DATASET EXCERPTS:
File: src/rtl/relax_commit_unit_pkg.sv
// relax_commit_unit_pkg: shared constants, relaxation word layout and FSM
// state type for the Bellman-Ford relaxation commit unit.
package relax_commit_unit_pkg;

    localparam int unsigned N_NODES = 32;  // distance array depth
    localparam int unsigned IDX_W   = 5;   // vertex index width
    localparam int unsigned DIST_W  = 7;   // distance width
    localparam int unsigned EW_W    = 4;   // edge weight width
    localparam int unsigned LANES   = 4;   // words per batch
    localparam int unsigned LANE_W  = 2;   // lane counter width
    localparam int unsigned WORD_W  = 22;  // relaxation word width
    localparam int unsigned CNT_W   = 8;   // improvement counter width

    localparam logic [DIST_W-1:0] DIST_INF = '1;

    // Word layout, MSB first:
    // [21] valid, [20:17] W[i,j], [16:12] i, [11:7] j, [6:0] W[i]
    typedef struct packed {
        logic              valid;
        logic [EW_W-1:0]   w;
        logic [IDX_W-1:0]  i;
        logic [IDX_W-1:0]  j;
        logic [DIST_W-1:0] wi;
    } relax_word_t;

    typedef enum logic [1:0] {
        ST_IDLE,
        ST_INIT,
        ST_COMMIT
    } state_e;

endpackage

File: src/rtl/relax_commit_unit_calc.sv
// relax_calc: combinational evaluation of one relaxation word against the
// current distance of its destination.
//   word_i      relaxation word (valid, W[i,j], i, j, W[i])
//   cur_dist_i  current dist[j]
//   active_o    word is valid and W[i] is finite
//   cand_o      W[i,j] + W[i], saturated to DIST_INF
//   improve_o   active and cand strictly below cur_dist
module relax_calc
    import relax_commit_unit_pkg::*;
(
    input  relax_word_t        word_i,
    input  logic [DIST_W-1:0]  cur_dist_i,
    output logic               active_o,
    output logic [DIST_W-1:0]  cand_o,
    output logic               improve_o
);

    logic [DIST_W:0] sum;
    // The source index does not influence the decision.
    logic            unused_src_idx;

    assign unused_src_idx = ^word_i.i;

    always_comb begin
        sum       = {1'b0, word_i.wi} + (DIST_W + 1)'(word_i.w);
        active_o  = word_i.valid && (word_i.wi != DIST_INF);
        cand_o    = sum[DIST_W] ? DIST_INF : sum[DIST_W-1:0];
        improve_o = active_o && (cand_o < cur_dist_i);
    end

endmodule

...

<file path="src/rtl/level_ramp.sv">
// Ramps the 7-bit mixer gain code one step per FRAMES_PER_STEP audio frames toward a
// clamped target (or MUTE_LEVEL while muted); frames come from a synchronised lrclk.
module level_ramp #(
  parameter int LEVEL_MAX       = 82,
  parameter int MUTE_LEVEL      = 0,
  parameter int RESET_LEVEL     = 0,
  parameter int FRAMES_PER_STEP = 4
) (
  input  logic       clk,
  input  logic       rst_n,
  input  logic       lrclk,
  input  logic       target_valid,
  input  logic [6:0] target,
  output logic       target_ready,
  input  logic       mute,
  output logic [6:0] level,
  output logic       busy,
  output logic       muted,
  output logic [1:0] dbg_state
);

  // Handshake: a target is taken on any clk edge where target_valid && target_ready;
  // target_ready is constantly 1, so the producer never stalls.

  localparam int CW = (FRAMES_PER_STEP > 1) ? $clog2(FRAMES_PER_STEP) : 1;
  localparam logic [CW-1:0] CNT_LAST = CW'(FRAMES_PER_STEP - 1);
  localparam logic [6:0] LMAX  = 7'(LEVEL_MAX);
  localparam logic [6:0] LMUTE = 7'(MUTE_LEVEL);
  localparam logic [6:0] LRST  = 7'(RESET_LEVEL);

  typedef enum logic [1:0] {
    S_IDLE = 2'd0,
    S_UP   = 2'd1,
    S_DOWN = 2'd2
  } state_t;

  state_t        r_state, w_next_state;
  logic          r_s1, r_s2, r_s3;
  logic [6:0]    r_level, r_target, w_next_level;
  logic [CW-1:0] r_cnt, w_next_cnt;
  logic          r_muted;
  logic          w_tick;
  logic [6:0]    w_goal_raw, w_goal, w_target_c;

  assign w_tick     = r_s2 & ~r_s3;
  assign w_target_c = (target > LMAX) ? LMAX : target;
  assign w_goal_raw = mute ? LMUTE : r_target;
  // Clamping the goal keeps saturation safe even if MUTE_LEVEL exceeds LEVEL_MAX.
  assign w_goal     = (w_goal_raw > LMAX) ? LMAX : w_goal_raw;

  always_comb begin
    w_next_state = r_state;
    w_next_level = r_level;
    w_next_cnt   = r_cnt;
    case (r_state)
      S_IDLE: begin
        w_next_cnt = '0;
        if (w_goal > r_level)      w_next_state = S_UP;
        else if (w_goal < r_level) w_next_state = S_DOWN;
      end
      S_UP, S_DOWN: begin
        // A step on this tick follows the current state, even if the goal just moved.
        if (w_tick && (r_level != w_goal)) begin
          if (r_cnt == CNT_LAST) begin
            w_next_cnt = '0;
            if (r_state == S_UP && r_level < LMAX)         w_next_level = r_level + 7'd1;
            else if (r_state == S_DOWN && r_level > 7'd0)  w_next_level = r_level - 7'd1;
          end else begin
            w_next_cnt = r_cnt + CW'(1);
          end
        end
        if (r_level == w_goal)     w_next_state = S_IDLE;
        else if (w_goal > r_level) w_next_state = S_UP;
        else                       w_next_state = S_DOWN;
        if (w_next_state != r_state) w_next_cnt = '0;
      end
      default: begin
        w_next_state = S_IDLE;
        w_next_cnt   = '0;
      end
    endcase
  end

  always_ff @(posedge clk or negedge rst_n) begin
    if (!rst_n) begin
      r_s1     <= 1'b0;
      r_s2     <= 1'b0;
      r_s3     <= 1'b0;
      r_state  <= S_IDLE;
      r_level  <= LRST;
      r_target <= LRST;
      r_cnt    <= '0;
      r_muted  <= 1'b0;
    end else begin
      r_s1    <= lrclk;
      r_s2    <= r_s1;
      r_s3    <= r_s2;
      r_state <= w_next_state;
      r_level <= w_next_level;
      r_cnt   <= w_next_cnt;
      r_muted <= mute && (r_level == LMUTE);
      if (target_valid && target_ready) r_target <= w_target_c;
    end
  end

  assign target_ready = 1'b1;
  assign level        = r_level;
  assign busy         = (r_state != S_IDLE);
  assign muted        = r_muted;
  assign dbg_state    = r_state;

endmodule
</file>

---

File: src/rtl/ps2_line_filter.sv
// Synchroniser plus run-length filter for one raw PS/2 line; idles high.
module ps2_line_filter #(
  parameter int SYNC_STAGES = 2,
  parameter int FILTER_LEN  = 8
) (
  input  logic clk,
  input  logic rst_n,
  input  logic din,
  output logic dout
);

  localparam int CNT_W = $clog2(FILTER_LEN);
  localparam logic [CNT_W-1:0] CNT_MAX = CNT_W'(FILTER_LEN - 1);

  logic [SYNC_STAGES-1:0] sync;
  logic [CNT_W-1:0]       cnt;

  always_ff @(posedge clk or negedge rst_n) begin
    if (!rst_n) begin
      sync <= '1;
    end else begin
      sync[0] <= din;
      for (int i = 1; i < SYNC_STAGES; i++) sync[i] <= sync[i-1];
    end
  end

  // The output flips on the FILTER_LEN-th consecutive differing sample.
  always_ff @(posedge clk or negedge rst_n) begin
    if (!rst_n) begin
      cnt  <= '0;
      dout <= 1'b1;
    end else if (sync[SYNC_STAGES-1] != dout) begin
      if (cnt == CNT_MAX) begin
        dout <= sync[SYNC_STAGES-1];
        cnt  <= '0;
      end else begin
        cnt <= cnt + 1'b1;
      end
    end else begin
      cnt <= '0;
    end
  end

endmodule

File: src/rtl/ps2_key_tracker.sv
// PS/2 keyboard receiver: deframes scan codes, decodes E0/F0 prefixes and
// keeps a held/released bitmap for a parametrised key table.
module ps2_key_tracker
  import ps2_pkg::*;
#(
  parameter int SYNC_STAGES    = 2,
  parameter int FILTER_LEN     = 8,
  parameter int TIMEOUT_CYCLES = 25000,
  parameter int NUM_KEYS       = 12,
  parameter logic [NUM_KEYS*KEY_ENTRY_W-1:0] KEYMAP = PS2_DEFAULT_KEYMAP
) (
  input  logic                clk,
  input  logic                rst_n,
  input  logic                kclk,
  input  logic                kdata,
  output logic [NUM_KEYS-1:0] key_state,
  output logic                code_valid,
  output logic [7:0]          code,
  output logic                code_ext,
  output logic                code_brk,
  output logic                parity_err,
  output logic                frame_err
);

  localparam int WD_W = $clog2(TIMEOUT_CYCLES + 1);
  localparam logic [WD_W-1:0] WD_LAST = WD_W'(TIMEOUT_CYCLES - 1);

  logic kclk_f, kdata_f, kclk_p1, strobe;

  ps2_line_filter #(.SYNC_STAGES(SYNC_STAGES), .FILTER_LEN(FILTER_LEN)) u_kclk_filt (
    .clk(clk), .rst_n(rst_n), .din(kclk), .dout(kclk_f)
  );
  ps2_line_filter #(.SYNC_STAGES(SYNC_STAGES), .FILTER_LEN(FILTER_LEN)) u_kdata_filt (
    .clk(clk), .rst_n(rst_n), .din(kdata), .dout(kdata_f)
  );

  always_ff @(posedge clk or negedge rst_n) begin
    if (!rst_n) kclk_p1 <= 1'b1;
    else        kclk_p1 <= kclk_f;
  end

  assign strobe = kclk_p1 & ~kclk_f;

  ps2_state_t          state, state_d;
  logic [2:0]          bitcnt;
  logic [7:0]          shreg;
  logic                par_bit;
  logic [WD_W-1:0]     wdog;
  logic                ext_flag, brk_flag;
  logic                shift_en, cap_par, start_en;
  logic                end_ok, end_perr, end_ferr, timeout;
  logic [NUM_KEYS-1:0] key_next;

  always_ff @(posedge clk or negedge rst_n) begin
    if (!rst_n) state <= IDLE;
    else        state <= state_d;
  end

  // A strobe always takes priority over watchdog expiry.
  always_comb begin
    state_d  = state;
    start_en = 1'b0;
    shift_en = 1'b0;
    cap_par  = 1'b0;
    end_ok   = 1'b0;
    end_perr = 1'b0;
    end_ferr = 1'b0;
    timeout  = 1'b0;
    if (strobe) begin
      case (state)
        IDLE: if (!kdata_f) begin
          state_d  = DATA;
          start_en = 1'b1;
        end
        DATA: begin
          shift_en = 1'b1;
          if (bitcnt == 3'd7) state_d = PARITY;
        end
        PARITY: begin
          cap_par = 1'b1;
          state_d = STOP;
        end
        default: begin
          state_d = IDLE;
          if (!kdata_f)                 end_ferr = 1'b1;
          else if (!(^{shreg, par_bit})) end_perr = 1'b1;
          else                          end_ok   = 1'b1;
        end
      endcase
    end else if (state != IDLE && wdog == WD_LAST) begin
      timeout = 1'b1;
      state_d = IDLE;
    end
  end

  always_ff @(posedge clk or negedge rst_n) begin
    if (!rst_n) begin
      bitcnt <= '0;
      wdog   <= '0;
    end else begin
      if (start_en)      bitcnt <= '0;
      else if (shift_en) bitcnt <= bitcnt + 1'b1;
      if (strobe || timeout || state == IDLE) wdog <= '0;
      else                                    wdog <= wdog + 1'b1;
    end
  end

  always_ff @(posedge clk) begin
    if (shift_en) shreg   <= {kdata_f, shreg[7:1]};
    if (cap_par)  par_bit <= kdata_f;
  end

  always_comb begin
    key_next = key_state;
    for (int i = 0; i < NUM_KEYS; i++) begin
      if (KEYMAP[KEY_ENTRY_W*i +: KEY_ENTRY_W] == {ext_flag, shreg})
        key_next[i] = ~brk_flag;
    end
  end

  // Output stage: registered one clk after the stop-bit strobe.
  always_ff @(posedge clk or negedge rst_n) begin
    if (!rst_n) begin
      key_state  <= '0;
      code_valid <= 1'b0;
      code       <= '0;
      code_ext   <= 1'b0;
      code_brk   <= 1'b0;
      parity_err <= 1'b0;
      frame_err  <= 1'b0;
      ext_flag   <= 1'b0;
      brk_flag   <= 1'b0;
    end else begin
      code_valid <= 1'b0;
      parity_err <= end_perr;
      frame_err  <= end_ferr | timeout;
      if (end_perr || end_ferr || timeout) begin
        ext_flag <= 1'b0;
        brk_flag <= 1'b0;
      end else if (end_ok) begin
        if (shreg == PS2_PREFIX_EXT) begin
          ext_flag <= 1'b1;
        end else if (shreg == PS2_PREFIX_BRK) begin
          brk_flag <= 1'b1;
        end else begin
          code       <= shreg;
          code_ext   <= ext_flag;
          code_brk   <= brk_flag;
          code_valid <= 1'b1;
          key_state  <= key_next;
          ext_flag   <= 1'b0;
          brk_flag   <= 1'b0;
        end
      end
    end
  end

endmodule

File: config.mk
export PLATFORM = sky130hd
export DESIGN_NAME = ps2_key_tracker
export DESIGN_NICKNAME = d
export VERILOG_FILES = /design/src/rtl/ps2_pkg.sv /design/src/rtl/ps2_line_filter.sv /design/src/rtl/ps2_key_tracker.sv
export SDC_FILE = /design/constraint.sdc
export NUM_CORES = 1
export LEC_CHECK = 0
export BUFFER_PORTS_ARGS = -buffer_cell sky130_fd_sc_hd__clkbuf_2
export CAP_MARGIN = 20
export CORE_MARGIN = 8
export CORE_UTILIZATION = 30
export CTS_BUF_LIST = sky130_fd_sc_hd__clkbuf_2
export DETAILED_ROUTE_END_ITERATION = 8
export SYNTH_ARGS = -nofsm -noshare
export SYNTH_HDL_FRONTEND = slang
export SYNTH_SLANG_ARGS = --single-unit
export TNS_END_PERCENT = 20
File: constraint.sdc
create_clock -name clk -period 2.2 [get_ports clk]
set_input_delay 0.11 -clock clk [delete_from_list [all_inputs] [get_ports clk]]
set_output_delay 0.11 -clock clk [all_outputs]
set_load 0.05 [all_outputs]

WHAT IS EXPECTED:
Within the data above, find the lines that contain the word "wdog" and copy each of them.

FINISHED EXERCISE:
  logic [WD_W-1:0]     wdog;
    end else if (state != IDLE && wdog == WD_LAST) begin
      wdog   <= '0;
      if (strobe || timeout || state == IDLE) wdog <= '0;
      else                                    wdog <= wdog + 1'b1;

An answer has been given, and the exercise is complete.